→ What you need to do:
Look through the records below, and copy out every line that holds the string "into".
*** Input data
**src/rtl/controller_if.sv**
```systemverilog
// controller_out bus: everything the pipeline controller drives into the
// LC-3 datapath.
//   slave  - controller side (drives the bus)
//   master - datapath side (fetch/decode/execute/writeback/memaccess)
// Signals: stage enables, br_taken, operand bypass selects, mem_state
// (3 idle, 0 read, 1 indirect read, 2 write).
interface controller_if;
  logic       enable_updatePC;
  logic       enable_fetch;
  logic       enable_decode;
  logic       enable_execute;
  logic       enable_writeback;
  logic       br_taken;
  logic       bypass_alu_1;
  logic       bypass_alu_2;
  logic       bypass_mem_1;
  logic       bypass_mem_2;
  logic [1:0] mem_state;

  modport slave (
    output enable_updatePC, enable_fetch, enable_decode, enable_execute,
           enable_writeback, br_taken, bypass_alu_1, bypass_alu_2,
           bypass_mem_1, bypass_mem_2, mem_state
  );

  modport master (
    input  enable_updatePC, enable_fetch, enable_decode, enable_execute,
           enable_writeback, br_taken, bypass_alu_1, bypass_alu_2,
           bypass_mem_1, bypass_mem_2, mem_state
  );
endinterface

```
**src/rtl/controller.sv**
```systemverilog
// Pipeline controller for the LC-3 datapath.
// Tracks per-stage valid bits, holds fetch off for BR_STALL cycles behind a
// fetched BR/JMP, sequences multi-cycle data-memory accesses and decodes
// RAW hazards between the decode and execute instructions.
// Ports:
//   clock, reset        - rising-edge clock, async active-high reset
//   complete_instr      - instruction memory ready
//   complete_data       - data memory access done
//   IMem_dout/IR/IR_Exec- instruction in fetch / decode / execute
//   NZP, psr            - branch condition field, current N/Z/P flags
//   ctrl                - controller_out bus (slave end)
//
// mem_state | meaning
// ----------+----------------------------------------------
// 3 IDLE    | no data access, pipeline may advance
// 0 READ    | data read (LD/LDR, or second half of LDI)
// 1 IND     | indirect pointer read (LDI/STI first half)
// 2 WRITE   | data write (ST/STR, or second half of STI)
module controller #(
  parameter int BR_STALL = 3
) (
  input  logic        clock,
  input  logic        reset,
  input  logic        complete_instr,
  input  logic        complete_data,
  input  logic [15:0] IMem_dout,
  input  logic [15:0] IR,
  input  logic [15:0] IR_Exec,
  input  logic [2:0]  NZP,
  input  logic [2:0]  psr,
  controller_if.slave ctrl
);

  localparam int CW = (BR_STALL < 1) ? 1 : $clog2(BR_STALL + 1);
  localparam logic [CW-1:0] CNT_LOAD = CW'(BR_STALL);

  localparam logic [3:0] OP_BR  = 4'b0000;
  localparam logic [3:0] OP_ADD = 4'b0001;
  localparam logic [3:0] OP_LD  = 4'b0010;
  localparam logic [3:0] OP_ST  = 4'b0011;
  localparam logic [3:0] OP_AND = 4'b0101;
  localparam logic [3:0] OP_LDR = 4'b0110;
  localparam logic [3:0] OP_STR = 4'b0111;
  localparam logic [3:0] OP_NOT = 4'b1001;
  localparam logic [3:0] OP_LDI = 4'b1010;
  localparam logic [3:0] OP_STI = 4'b1011;
  localparam logic [3:0] OP_JMP = 4'b1100;
  localparam logic [3:0] OP_LEA = 4'b1110;

  typedef enum logic [1:0] {
    MS_READ  = 2'd0,
    MS_IND   = 2'd1,
    MS_WRITE = 2'd2,
    MS_IDLE  = 2'd3
  } mem_state_t;

  mem_state_t    ms;
  logic          v_dec, v_exe, v_wb;
  logic [CW-1:0] cnt;

  logic [3:0] op_fet, op_dec, op_exe;
  logic [2:0] dst_exe;
  logic       adv, fetch_ok;
  logic       dec_alu, exe_alu_dest, br_cond;
  logic       unused_bits;

  assign op_fet  = IMem_dout[15:12];
  assign op_dec  = IR[15:12];
  assign op_exe  = IR_Exec[15:12];
  assign dst_exe = IR_Exec[11:9];

  // reset is folded in so every enable is forced low while reset is held,
  // even though complete_instr may already be high.
  assign adv      = !reset && (ms == MS_IDLE) && complete_instr;
  assign fetch_ok = adv && (cnt == '0);

  always_ff @(posedge clock or posedge reset) begin
    if (reset) begin
      ms    <= MS_IDLE;
      v_dec <= 1'b0;
      v_exe <= 1'b0;
      v_wb  <= 1'b0;
      cnt   <= '0;
    end else begin
      case (ms)
        MS_IDLE: begin
          if (adv && v_dec) begin
            case (op_dec)
              OP_LD, OP_LDR: ms <= MS_READ;
              OP_LDI, OP_STI: ms <= MS_IND;
              OP_ST, OP_STR: ms <= MS_WRITE;
              default: ms <= MS_IDLE;
            endcase
          end
        end
        // The indirect instruction has moved into execute by now.
        MS_IND: if (complete_data) ms <= (op_exe == OP_STI) ? MS_WRITE : MS_READ;
        default: if (complete_data) ms <= MS_IDLE;
      endcase

      // Valid bits and the stall counter only move on advancing edges, so a
      // data access or an instruction-memory wait freezes them.
      if (adv) begin
        v_dec <= fetch_ok;
        v_exe <= v_dec;
        v_wb  <= v_exe;
        if (fetch_ok && (op_fet == OP_BR || op_fet == OP_JMP))
          cnt <= CNT_LOAD;
        else if (cnt != '0)
          cnt <= cnt - CW'(1);
      end
    end
  end

  assign dec_alu      = (op_dec == OP_ADD) || (op_dec == OP_AND) || (op_dec == OP_NOT);
  assign exe_alu_dest = v_exe && ((op_exe == OP_ADD) || (op_exe == OP_AND) ||
                                  (op_exe == OP_NOT) || (op_exe == OP_LEA));
  assign br_cond      = ((op_exe == OP_BR) && |(NZP & psr)) || (op_exe == OP_JMP);

  assign ctrl.enable_updatePC  = fetch_ok;
  assign ctrl.enable_fetch     = fetch_ok;
  assign ctrl.enable_decode    = adv && v_dec;
  assign ctrl.enable_execute   = adv && v_exe;
  assign ctrl.enable_writeback = (adv && v_wb) || (ms == MS_READ && complete_data);
  assign ctrl.br_taken         = !reset && (ms == MS_IDLE) && v_exe && br_cond;
  assign ctrl.mem_state        = ms;

  assign ctrl.bypass_alu_1 = exe_alu_dest && dec_alu && (IR[8:6] == dst_exe);
  assign ctrl.bypass_alu_2 = exe_alu_dest && ((op_dec == OP_ADD) || (op_dec == OP_AND)) &&
                             !IR[5] && (IR[2:0] == dst_exe);
  assign ctrl.bypass_mem_1 = exe_alu_dest &&
                             ((op_dec == OP_ST) || (op_dec == OP_STR) || (op_dec == OP_STI)) &&
                             (IR[11:9] == dst_exe);
  assign ctrl.bypass_mem_2 = exe_alu_dest && ((op_dec == OP_LDR) || (op_dec == OP_STR)) &&
                             (IR[8:6] == dst_exe);

  assign unused_bits = ^{IR[4:3], IR_Exec[8:0], IMem_dout[11:0]};

endmodule

```
**src/flat_wrapper.sv**
```systemverilog
// flat-port wrapper written by rule: the top's interface ports become plain ports
module controller_flat 
#(
  parameter int BR_STALL = 3
)
  (clock, reset, complete_instr, complete_data, IMem_dout, IR, IR_Exec, NZP, psr, ctrl_enable_updatePC, ctrl_enable_fetch, ctrl_enable_decode, ctrl_enable_execute, ctrl_enable_writeback, ctrl_br_taken, ctrl_bypass_alu_1, ctrl_bypass_alu_2, ctrl_bypass_mem_1, ctrl_bypass_mem_2, ctrl_mem_state);
  controller_if ctrl_i ();
  input  logic clock;
  input  logic reset;
  input  logic complete_instr;
  input  logic complete_data;
  input  logic [15:0] IMem_dout;
  input  logic [15:0] IR;
  input  logic [15:0] IR_Exec;
  input  logic [2:0] NZP;
  input  logic [2:0] psr;
  output wire logic [$bits(ctrl_i.enable_updatePC)-1:0] ctrl_enable_updatePC;
  output wire logic [$bits(ctrl_i.enable_fetch)-1:0] ctrl_enable_fetch;
  output wire logic [$bits(ctrl_i.enable_decode)-1:0] ctrl_enable_decode;
  output wire logic [$bits(ctrl_i.enable_execute)-1:0] ctrl_enable_execute;
  output wire logic [$bits(ctrl_i.enable_writeback)-1:0] ctrl_enable_writeback;
  output wire logic [$bits(ctrl_i.br_taken)-1:0] ctrl_br_taken;
  output wire logic [$bits(ctrl_i.bypass_alu_1)-1:0] ctrl_bypass_alu_1;
  output wire logic [$bits(ctrl_i.bypass_alu_2)-1:0] ctrl_bypass_alu_2;
  output wire logic [$bits(ctrl_i.bypass_mem_1)-1:0] ctrl_bypass_mem_1;
  output wire logic [$bits(ctrl_i.bypass_mem_2)-1:0] ctrl_bypass_mem_2;
  output wire logic [$bits(ctrl_i.mem_state)-1:0] ctrl_mem_state;
  assign ctrl_enable_updatePC = ctrl_i.enable_updatePC;
  assign ctrl_enable_fetch = ctrl_i.enable_fetch;
  assign ctrl_enable_decode = ctrl_i.enable_decode;
  assign ctrl_enable_execute = ctrl_i.enable_execute;
  assign ctrl_enable_writeback = ctrl_i.enable_writeback;
  assign ctrl_br_taken = ctrl_i.br_taken;
  assign ctrl_bypass_alu_1 = ctrl_i.bypass_alu_1;
  assign ctrl_bypass_alu_2 = ctrl_i.bypass_alu_2;
  assign ctrl_bypass_mem_1 = ctrl_i.bypass_mem_1;
  assign ctrl_bypass_mem_2 = ctrl_i.bypass_mem_2;
  assign ctrl_mem_state = ctrl_i.mem_state;
  controller #(.BR_STALL(BR_STALL)) u_core (.clock(clock), .reset(reset), .complete_instr(complete_instr), .complete_data(complete_data), .IMem_dout(IMem_dout), .IR(IR), .IR_Exec(IR_Exec), .NZP(NZP), .psr(psr), .ctrl(ctrl_i));
endmodule
```
**config.mk**
```make
export PLATFORM = sky130hd
export DESIGN_NAME = controller_flat
export DESIGN_NICKNAME = d
export VERILOG_FILES = /design/src/rtl/controller_if.sv /design/src/rtl/controller.sv /design/src/flat_wrapper.sv
export SDC_FILE = /design/constraint.sdc
export NUM_CORES = 1
export LEC_CHECK = 0
export BUFFER_PORTS_ARGS = -buffer_cell sky130_fd_sc_hd__buf_2
export CAP_MARGIN = 25
export CORE_ASPECT_RATIO = 0.75
export CORE_MARGIN = 2
export CORE_UTILIZATION = 34
export CTS_BUF_LIST = sky130_fd_sc_hd__clkbuf_8
export CTS_CLUSTER_DIAMETER = 40
export DETAILED_ROUTE_END_ITERATION = 8
export GPL_TIMING_DRIVEN = 0
export PLACE_DENSITY = 0.82
export SLEW_MARGIN = 20
export SYNTH_ARGS = -nofsm -noshare
export SYNTH_HDL_FRONTEND = slang
export SYNTH_SLANG_ARGS = --single-unit
```
**constraint.sdc**
```tcl
create_clock -name clock -period 2.1 [get_ports clock]
set_clock_uncertainty 0.2 [all_clocks]
set_input_delay 0 -clock clock [delete_from_list [all_inputs] [get_ports clock]]
set_output_delay 0 -clock clock [all_outputs]
set_load 0.02 [all_outputs]
```
======== Word-level counts from Yosys, hierarchy flattened ========
Index checks and enable logic that the tools add are counted.
operators by class
  multipliers ............................. 0
  reductions and logical operators ........ 47
  mux-type cells .......................... 8
  divide/modulo/power cells ............... 0
  equal/unequal tests ..................... 23
  bitwise logic cells ..................... 1
  add/sub/neg operators ................... 1
  order comparisons ....................... 0
  shift operators ......................... 0
operator list
  cell                                               number
  == test 4 bit (second input constant)              8
  logical AND 1 bit                                  21
  == test 4 x 3 -> 1 bit (second input constant)     4
  two-way mux 2 bit                                  6
  logical OR 1 bit                                   11
  == test 3 bit                                      3
  == test 4 x 1 -> 1 bit (second input constant)     2
  == test 4 x 2 -> 1 bit (second input constant)     2
  logical NOT 4 bit                                  2
  one-hot mux 2 bit (3 select lines)                 1
  nonzero test 2 bit                                 3
  OR reduction 2 bit                                 3
  logical NOT 2 bit                                  2
  != test 2 bit (second input constant)              2
  one-hot mux 2 bit (2 select lines)                 1
  bitwise AND 3 bit                                  1
  AND reduction 3 bit                                1
  OR reduction 3 bit                                 1
  == test 2 x 1 -> 1 bit (second input constant)     1
  == test 2 bit (second input constant)              1
  logical NOT 1 bit                                  2
  AND reduction 2 bit                                1
  subtractor 2 x 1 -> 2 bit (second input constant)  1
storage, ports and cells
  latch bits .............................. 0
  memories kept ........................... 0
  flip-flop bits (word level) ............. 7
  bits in writable memories ............... 0
  input port bits ......................... 58
  output and inout port bits .............. 12
  word-level logic and storage cells ...... 85
  bits in read-only memories .............. 0

======== Longest topological paths before layout ========
  depth after elaboration ................. 8
  gate-level depth with buffers ........... 5
  gate-level depth less buffers ........... 5

======== Least setup slack after synthesis ========
OpenSTA, ideal clock, no wires.
  kind .................................... register -> register
  start point ............................. register u_core.ms[0], in the netlist u_core.ctrl.mem_state[0]
  end point ............................... register u_core.v_dec
  data required time ...................... 1775 ps
  path buffers ............................ 1
  slack ................................... 447 ps
  period minus slack after synthesis ...... 1653 ps
  data arrival time ....................... 1328 ps
  stages on the path, launching flop included .. 4
  cell sequence ........................... dfstp_2 > and4b_1 > buf_2 > mux2_2
between the ends
  cells in the longest elaborated chain, start to end .. 4
ends and longest elaborated chain
  item                               line               RTL
  start: declaration                 controller.sv:57   mem_state_t ms;
  start signal: assignment           controller.sv:97   MS_IND: if (complete_data) ms <= (op_exe == OP_STI) ? MS_WRITE : MS_READ;
  == test 2 bit *                    controller.sv:74   assign adv = !reset && (ms == MS_IDLE) && complete_instr;
  logical AND 1 bit * (2 in series)  controller.sv:74
  logical AND 1 bit                  controller.sv:75   assign fetch_ok = adv && (cnt == '0);
  end signal: assignment             controller.sv:104  v_dec <= fetch_ok;
  end: declaration                   controller.sv:58   logic v_dec, v_exe, v_wb;
Every way passes the cells marked *; elsewhere a longest branch is shown, timed or not.
A chain may end at the register's enable or synchronous reset.

======== Final worst setup path ========
  start point ............................. input IR_Exec[15]
  end point ............................... output ctrl_bypass_mem_1
between the ends
  cells in the longest elaborated chain, start to end .. 7
ends and longest elaborated chain
  item                                                              line                RTL
  start: declaration                                                flat_wrapper.sv:14  input logic [15:0] IR_Exec;
  == test 4 x 1 -> 1 bit or == test 4 x 3 -> 1 bit (tied branches)  controller.sv:116   assign exe_alu_dest = v_exe && ((op_exe == OP_ADD) || (op_exe == OP_AND) ||
  logical OR 1 bit (2 in series)                                    controller.sv:116
  logical OR 1 bit *                                                controller.sv:117   (op_exe == OP_NOT) || (op_exe == OP_LEA));
  logical AND 1 bit *                                               controller.sv:116
  logical AND 1 bit *                                               controller.sv:131   assign ctrl.bypass_mem_1 = exe_alu_dest &&
  logical AND 1 bit *                                               controller.sv:132   ((op_dec == OP_ST) || (op_dec == OP_STR) || (op_dec == OP_STI)) &&
  end: declaration                                                  flat_wrapper.sv:25  output wire logic [$bits(ctrl_i.bypass_mem_1)-1:0] ctrl_bypass_mem_1;
Marks and branches as above.

==> run metrics <==
Die Wd 52.5 um; final cycle utilization of the critical path 89.5%; vias in the first global route 612; DRT Pass-1 Iters 4; commonest cells after routing, fill and taps aside 47 x buf_2, 9 x inv_1, 9 x dlygate4sd3_1; Crit. End Element primary output; Post-Place Worst Slack 0.407 ns; Final WS setup 0.221 ns; Rel. slew slack 72.0%; clock buffer depth 2; Final Slew Violations 0; FFs w/ async S/R, synth 100%; unrepaired setup endpoints after global routing no; #FFs+latches synth 7; startpoint types primary input; worst hold path type primary input to flip-flop; via count 733; CTS tree done; All-Layer GR Usage 17.0%; first-pass GRT wire length 2570 um; Mapped Cells 71; layout cells sized above 1 44.6%; synth warn 0; post-CTS setup buffer count 0; Overflow after GRT 0; mapped cell area 601 sq um; worst-skew pair later-pin latency 0.23 ns; Mapped Nets 130; Die ar. 2120 sq um; met3 Resource Use GR 7.09%; total power 0.000734 W; drt drc 0; IO Count 70; slew at the pin with the worst max-slew slack 0.410 ns; Max H-tree Level 1; Cell Area, Placed 858 sq um; run status finished, final reports clean; HPWL Detailed 1420 um; pin count of the biggest net entering global routing 11; fmax 0.532 GHz; top cells by area, synth dfrtp_1 21%, dfstp_2 8.8%, xnor2_1 7.3%; CTS root buf clkbuf_8; Max Cap Viol 0; syn_area_per_cell 8.46 sq um; Final Instance Area 993 sq um; crit path kind primary input to primary output; post-CTS resize count 0; clk sinks 7; Cell variety after synth 33; Setup TNS 0 ns; cell taking the most area after synthesis dfrtp_1; Starting Density 35.5%; Setup Viol. Count Final 0; Primary FF master, synth dfrtp_1; Die Height 40.4 um; number of synthesized flops with an enable pin 0; post-route minimum period 1.88 ns; Area growth, synth to finish 65.4%; detailed router's first-iteration violation count 27; Worst-path clk slew 0.04 ns; worst vdd ir 0.561 mV; antenna-violating nets left 0; Via density 4.82; WL/cell 11.8 um; met2 usage 29.1%; met1 usage in global routing 20.3%; worst-path maximum fanout 3; port buffer count 46; sequential share of the synthesized area 29.6%; LEAKAGE 0.513 nW; CORE AREA 1690 sq um; antenna violations before repair 0; row cnt 13; commonest non-fill, non-tap cell in the layout buf_2; RePlAce Congestion 0.769; Data arrival, critical path 1.68 ns; DRT Wirelength 1790 um; Fin. Hold Viols 0; Antenna diodes 0; Synth top area share 20.8%; CTS buffer count 3; busiest grt layer met2; worst endpoint required time 1.90 ns; PD cells 739 nW/um^2; # hold bufs at CTS 9; fin cells 152; Nets 190; placed cell count 139
## registers in the layout, summed over array words and instances (netlist names)
register,cells
u_core.cnt,2
u_core.ctrl.mem_state,2
u_core.v_dec,1
u_core.v_exe,1
u_core.v_wb,1
## cell families (layout without fill, tap and decap cells)
logic type,Yosys count,in the layout,share of synthesized area (%)
compound gates,15,15,17.5
flops,7,7,29.6
simple gates,25,25,24.8
buf+inv,11,70,7.71
xor+xnor,10,10,14.6
fa+ha+maj,1,1,2.08
mux,2,2,3.75
## area by class of cell
class                   count  area, sq um
fillers                   139          698
multi-input cells          53          377
repair buffers             55          320
flip-flops and latches      7          178
clock buffers               3         41.3
inverters                   9         33.8
well taps                  22         27.5
plain buffers               2         12.5
clock inverters             1         3.75
## critical path, cell delays in order
cell           delay (ns)
dlygate4sd3_1        0.52
buf_2                0.11
nand2_1              0.10
nor3b_2              0.22
o211ai_1             0.19
nor4_1               0.32
buf_2                0.22
## metrics by stage
| stage | util, % | hold slack (ns) |
|---|---|---|
| global placement | 50.7 | -0.231 |
| finish | 58.7 | 0.0545 |
| global route | 58.7 | 0.111 |
| CTS | 58.7 | 0.0183 |
| floorplan | - | -0.398 |
| detailed placement | 50.7 | -0.227 |
## routing by layer
layer  share of wire, %  vias up
li1                   -      374
met1                 44      342
met2                 51       17
met3                5.7        0
met4                  0        0
met5                  0        -
## report_power, final
group	total, W	internal (W)	switching [W]
registers	0.000251	0.000202	0.0000492
clock network	0.000183	0.000126	0.0000569
logic	0.000300	0.000143	0.000157
## path summary, 6_finish.rpt
| kind | cells after the start | slack, ns | startpoint | end |
|---|---|---|---|---|
| max | 7 | 0.22 | IR_Exec[15] | ctrl_bypass_mem_1 |
| max in group asynchronous | 3 | 1.34 | reset | u_core.ctrl.mem_state[0]$_DFFE_PP1P_ |
| min in group asynchronous | 3 | 0.09 | reset | u_core.v_exe$_DFFE_PP0P_ |
| min reg2reg | 1 | 0.29 | u_core.cnt[0]$_DFFE_PP0P_ | u_core.cnt[0]$_DFFE_PP0P_ |
| min | 5 | 0.05 | IR[14] | u_core.ctrl.mem_state[1]$_DFFE_PP1P_ |
| max reg2reg | 6 | 0.24 | u_core.cnt[0]$_DFFE_PP0P_ | u_core.cnt[1]$_DFFE_PP0P_ |
## cell usage after synthesis, types with 2 or more instances
cell type  number
inv_1           8
nand2_1         7
dfrtp_1         5
xnor2_1         5
xor2_1          5
o21ai_0         4
a21oi_1         3
a31oi_1         2
and2_1          2
dfstp_2         2
mux2_2          2
nand3_1         2
nor2_1          2
nor4_1          2
or3_1           2
Power figures use the tool's default switching activity.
******
→ Answer box:
// controller_out bus: everything the pipeline controller drives into the
        // The indirect instruction has moved into execute by now.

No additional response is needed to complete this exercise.